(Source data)

===== src/rtl/lfsr_jump_table.sv =====
module lfsr_jump_table
  import lfsr_jump_pkg::*;
#(
  parameter int          W    = 5,
  parameter logic [W-1:0] TAPS = 5'b10010,
  parameter int          SKW  = 5
) (
  input  logic                      clk,
  input  logic                      rst_n,
  input  logic [$clog2(SKW)-1:0]    rd_idx,
  output logic [W-1:0]              rd_cst,
  output logic [W-1:0][W-1:0]       rd_cols,
  output logic                      built
);
  localparam int KW  = $clog2(SKW);
  localparam int BVW = $clog2(W + 1);

  function automatic logic [W-1:0] step_f(input logic [W-1:0] s);
    return {s[W-2:0], ~(^(s & TAPS))};
  endfunction

  logic [W-1:0]        cst_q  [SKW];
  logic [W-1:0][W-1:0] cols_q [SKW];

  bld_state_e     st_q, st_n;
  logic [KW-1:0]  row_q, row_n;
  logic [BVW-1:0] vec_q, vec_n;
  logic [BVW-1:0] vec_m1;
  logic [W-1:0]   basis, img1, img2, wr_val;
  logic           wr_en;
  logic [KW-1:0]  src_row;

  assign src_row = row_q - KW'(1);
  assign vec_m1  = vec_q - BVW'(1);
  assign basis   = (vec_q == '0) ? '0 : ({{(W-1){1'b0}}, 1'b1} << vec_m1);

  lfsr_jump_affine #(.W(W)) u_first (
    .cst(cst_q[src_row]), .cols(cols_q[src_row]), .vin(basis), .vout(img1)
  );
  lfsr_jump_affine #(.W(W)) u_second (
    .cst(cst_q[src_row]), .cols(cols_q[src_row]), .vin(img1), .vout(img2)
  );

  always_comb begin
    st_n   = st_q;
    row_n  = row_q;
    vec_n  = vec_q;
    wr_en  = 1'b0;
    wr_val = (vec_q == '0) ? img2 : (img2 ^ cst_q[row_q]);
    if (st_q == BLD_RUN) begin
      wr_en = 1'b1;
      if (vec_q == BVW'(W)) begin
        vec_n = '0;
        if (row_q == KW'(SKW - 1)) st_n = BLD_DONE;
        else                       row_n = row_q + KW'(1);
      end else begin
        vec_n = vec_q + BVW'(1);
      end
    end
  end

  always_ff @(posedge clk or negedge rst_n) begin
    if (!rst_n) begin
      st_q  <= BLD_RUN;
      row_q <= KW'(1);
      vec_q <= '0;
      for (int r = 0; r < SKW; r++) begin
        cst_q[r]  <= (r == 0) ? step_f('0) : '0;
        for (int i = 0; i < W; i++) begin
          cols_q[r][i] <= (r == 0) ? (step_f(W'(1) << i) ^ step_f('0)) : '0;
        end
      end
    end else begin
      st_q  <= st_n;
      row_q <= row_n;
      vec_q <= vec_n;
      if (wr_en) begin
        if (vec_q == '0) cst_q[row_q]          <= wr_val;
        else             cols_q[row_q][vec_m1] <= wr_val;
      end
    end
  end

  assign rd_cst  = cst_q[rd_idx];
  assign rd_cols = cols_q[rd_idx];
  assign built   = (st_q == BLD_DONE);
endmodule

- EXERCISE INSTRUCTIONS -
Write out every line, unchanged, from the one containing "cols_q[row_q][vec_m1] <= wr_val;" through the closing line of the data.

- THE ANSWER -
        else             cols_q[row_q][vec_m1] <= wr_val;
      end
    end
  end

  assign rd_cst  = cst_q[rd_idx];
  assign rd_cols = cols_q[rd_idx];
  assign built   = (st_q == BLD_DONE);
endmodule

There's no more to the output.